--- START ---

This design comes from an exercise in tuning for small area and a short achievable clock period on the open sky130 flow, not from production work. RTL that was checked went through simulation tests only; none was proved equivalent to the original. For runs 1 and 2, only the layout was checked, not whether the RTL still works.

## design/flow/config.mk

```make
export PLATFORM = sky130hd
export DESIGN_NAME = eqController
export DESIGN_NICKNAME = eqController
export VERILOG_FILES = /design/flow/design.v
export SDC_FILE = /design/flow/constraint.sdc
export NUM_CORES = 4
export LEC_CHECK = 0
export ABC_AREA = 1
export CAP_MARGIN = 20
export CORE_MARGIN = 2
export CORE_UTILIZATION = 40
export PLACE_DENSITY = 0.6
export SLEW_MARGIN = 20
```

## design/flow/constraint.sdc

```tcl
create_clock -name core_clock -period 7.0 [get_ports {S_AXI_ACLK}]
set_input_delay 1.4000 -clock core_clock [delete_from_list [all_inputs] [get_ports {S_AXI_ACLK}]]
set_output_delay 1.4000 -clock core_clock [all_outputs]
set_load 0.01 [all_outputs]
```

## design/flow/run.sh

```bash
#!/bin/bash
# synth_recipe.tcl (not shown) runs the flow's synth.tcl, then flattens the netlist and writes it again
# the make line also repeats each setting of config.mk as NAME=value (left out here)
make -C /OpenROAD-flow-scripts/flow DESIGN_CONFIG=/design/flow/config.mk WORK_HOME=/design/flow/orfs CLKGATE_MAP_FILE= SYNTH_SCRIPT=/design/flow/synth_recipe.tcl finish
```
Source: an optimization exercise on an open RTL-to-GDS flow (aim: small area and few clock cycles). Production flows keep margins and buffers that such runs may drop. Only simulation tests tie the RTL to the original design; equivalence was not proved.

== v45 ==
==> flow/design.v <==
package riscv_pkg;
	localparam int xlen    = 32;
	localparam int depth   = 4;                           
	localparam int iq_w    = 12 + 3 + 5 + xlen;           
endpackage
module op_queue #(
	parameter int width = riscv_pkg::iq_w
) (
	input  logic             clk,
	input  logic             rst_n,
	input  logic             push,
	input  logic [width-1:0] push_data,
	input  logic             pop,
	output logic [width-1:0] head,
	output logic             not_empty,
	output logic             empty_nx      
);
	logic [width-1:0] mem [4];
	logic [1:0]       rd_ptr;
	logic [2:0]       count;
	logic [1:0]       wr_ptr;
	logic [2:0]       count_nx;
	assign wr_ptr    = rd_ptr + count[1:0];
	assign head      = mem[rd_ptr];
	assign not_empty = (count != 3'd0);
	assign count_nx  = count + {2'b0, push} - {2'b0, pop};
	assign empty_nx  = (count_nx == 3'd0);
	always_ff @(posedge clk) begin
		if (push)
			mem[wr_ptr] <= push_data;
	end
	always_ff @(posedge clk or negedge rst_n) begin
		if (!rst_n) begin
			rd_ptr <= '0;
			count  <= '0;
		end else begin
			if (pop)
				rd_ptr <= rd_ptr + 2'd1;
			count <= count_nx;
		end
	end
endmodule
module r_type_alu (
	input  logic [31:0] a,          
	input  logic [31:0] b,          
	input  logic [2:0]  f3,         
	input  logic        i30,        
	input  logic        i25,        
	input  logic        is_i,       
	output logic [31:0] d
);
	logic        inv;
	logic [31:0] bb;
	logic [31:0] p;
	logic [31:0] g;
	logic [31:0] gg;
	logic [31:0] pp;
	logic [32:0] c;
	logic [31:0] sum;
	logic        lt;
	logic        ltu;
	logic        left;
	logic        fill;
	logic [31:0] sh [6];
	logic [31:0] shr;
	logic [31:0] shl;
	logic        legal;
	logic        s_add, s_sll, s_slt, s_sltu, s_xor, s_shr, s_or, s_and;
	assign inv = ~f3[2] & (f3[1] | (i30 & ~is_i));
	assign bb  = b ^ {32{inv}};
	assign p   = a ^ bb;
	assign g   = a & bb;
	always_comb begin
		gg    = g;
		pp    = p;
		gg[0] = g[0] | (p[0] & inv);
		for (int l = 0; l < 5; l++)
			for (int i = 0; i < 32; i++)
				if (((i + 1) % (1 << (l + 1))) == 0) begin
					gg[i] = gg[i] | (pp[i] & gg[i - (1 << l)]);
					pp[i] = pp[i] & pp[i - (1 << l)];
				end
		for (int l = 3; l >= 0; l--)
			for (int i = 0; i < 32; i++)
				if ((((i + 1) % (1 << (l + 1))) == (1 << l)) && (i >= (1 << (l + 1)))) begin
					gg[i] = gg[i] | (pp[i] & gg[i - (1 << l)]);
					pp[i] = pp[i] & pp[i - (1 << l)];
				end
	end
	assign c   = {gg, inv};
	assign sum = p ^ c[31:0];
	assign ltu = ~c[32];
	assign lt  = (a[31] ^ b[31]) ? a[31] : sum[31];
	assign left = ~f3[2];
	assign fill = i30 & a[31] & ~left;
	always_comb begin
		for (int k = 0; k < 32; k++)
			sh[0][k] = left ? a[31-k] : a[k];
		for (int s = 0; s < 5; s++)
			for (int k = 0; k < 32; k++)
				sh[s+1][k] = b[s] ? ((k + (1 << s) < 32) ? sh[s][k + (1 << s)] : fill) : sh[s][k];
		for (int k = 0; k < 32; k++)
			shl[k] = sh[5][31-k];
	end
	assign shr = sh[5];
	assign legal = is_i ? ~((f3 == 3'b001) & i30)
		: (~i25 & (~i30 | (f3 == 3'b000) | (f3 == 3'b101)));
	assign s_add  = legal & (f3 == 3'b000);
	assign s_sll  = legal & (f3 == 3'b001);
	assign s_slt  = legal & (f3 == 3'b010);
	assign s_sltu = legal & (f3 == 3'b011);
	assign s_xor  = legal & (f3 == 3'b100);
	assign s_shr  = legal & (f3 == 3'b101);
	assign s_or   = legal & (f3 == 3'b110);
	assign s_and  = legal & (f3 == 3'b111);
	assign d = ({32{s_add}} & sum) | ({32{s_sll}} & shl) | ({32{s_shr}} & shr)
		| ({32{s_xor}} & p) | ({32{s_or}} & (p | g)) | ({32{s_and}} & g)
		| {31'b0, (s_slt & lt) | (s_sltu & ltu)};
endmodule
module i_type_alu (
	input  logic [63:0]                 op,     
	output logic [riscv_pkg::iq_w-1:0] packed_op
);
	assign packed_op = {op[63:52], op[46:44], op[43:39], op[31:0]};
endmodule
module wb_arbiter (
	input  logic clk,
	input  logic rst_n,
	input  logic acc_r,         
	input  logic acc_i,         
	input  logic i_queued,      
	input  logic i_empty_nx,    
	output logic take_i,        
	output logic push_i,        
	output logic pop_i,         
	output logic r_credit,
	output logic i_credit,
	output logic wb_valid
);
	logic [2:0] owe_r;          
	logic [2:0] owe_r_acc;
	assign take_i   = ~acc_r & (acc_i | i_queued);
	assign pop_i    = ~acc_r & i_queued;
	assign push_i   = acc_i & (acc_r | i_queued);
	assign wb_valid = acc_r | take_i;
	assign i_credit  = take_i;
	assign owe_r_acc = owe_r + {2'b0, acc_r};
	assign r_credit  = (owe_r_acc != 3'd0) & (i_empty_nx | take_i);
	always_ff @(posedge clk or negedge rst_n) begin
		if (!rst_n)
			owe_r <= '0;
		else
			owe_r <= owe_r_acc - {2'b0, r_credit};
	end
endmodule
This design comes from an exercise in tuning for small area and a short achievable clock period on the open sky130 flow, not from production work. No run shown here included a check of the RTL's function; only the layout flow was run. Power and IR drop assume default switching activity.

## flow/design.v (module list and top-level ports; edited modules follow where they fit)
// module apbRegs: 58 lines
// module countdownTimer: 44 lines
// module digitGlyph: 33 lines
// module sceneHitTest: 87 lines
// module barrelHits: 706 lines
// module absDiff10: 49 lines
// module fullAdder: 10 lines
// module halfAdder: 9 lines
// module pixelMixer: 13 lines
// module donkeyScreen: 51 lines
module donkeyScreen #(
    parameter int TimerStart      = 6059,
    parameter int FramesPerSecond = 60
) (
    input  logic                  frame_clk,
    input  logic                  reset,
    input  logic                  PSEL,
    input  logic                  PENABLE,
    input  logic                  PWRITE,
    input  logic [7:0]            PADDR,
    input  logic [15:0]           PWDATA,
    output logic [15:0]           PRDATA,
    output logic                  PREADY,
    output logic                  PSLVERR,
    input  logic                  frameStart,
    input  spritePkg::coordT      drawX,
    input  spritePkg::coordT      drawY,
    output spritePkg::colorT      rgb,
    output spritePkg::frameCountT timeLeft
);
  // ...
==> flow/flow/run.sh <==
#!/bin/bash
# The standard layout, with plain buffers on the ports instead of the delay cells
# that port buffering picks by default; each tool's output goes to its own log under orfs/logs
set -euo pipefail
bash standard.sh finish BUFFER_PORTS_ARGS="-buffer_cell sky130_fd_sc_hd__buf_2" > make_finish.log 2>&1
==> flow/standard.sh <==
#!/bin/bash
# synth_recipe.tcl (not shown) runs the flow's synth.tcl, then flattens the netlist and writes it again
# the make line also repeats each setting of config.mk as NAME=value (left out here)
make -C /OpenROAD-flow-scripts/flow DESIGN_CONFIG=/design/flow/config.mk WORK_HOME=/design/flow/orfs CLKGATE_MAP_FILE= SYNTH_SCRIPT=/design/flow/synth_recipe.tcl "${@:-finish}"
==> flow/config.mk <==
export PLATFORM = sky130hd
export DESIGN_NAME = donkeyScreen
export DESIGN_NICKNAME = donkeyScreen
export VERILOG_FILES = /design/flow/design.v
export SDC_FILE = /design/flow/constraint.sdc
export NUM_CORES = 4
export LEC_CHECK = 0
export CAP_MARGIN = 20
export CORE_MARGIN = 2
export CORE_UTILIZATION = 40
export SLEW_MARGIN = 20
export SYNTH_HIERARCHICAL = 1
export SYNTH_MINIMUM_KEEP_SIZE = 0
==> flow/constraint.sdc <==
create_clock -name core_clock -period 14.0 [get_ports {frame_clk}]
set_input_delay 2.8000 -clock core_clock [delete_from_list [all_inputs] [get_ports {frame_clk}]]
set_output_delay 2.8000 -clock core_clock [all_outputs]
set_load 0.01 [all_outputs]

--- END ---

Brief
Beginning with the line holding "assign legal = is_i" and ending with the line holding "pixelMixer: 13 lines", write out the stretch of material above exactly; add no further lines.

Answer space
	assign legal = is_i ? ~((f3 == 3'b001) & i30)
		: (~i25 & (~i30 | (f3 == 3'b000) | (f3 == 3'b101)));
	assign s_add  = legal & (f3 == 3'b000);
	assign s_sll  = legal & (f3 == 3'b001);
	assign s_slt  = legal & (f3 == 3'b010);
	assign s_sltu = legal & (f3 == 3'b011);
	assign s_xor  = legal & (f3 == 3'b100);
	assign s_shr  = legal & (f3 == 3'b101);
	assign s_or   = legal & (f3 == 3'b110);
	assign s_and  = legal & (f3 == 3'b111);
	assign d = ({32{s_add}} & sum) | ({32{s_sll}} & shl) | ({32{s_shr}} & shr)
		| ({32{s_xor}} & p) | ({32{s_or}} & (p | g)) | ({32{s_and}} & g)
		| {31'b0, (s_slt & lt) | (s_sltu & ltu)};
endmodule
module i_type_alu (
	input  logic [63:0]                 op,     
	output logic [riscv_pkg::iq_w-1:0] packed_op
);
	assign packed_op = {op[63:52], op[46:44], op[43:39], op[31:0]};
endmodule
module wb_arbiter (
	input  logic clk,
	input  logic rst_n,
	input  logic acc_r,         
	input  logic acc_i,         
	input  logic i_queued,      
	input  logic i_empty_nx,    
	output logic take_i,        
	output logic push_i,        
	output logic pop_i,         
	output logic r_credit,
	output logic i_credit,
	output logic wb_valid
);
	logic [2:0] owe_r;          
	logic [2:0] owe_r_acc;
	assign take_i   = ~acc_r & (acc_i | i_queued);
	assign pop_i    = ~acc_r & i_queued;
	assign push_i   = acc_i & (acc_r | i_queued);
	assign wb_valid = acc_r | take_i;
	assign i_credit  = take_i;
	assign owe_r_acc = owe_r + {2'b0, acc_r};
	assign r_credit  = (owe_r_acc != 3'd0) & (i_empty_nx | take_i);
	always_ff @(posedge clk or negedge rst_n) begin
		if (!rst_n)
			owe_r <= '0;
		else
			owe_r <= owe_r_acc - {2'b0, r_credit};
	end
endmodule
This design comes from an exercise in tuning for small area and a short achievable clock period on the open sky130 flow, not from production work. No run shown here included a check of the RTL's function; only the layout flow was run. Power and IR drop assume default switching activity.

## flow/design.v (module list and top-level ports; edited modules follow where they fit)
// module apbRegs: 58 lines
// module countdownTimer: 44 lines
// module digitGlyph: 33 lines
// module sceneHitTest: 87 lines
// module barrelHits: 706 lines
// module absDiff10: 49 lines
// module fullAdder: 10 lines
// module halfAdder: 9 lines
// module pixelMixer: 13 lines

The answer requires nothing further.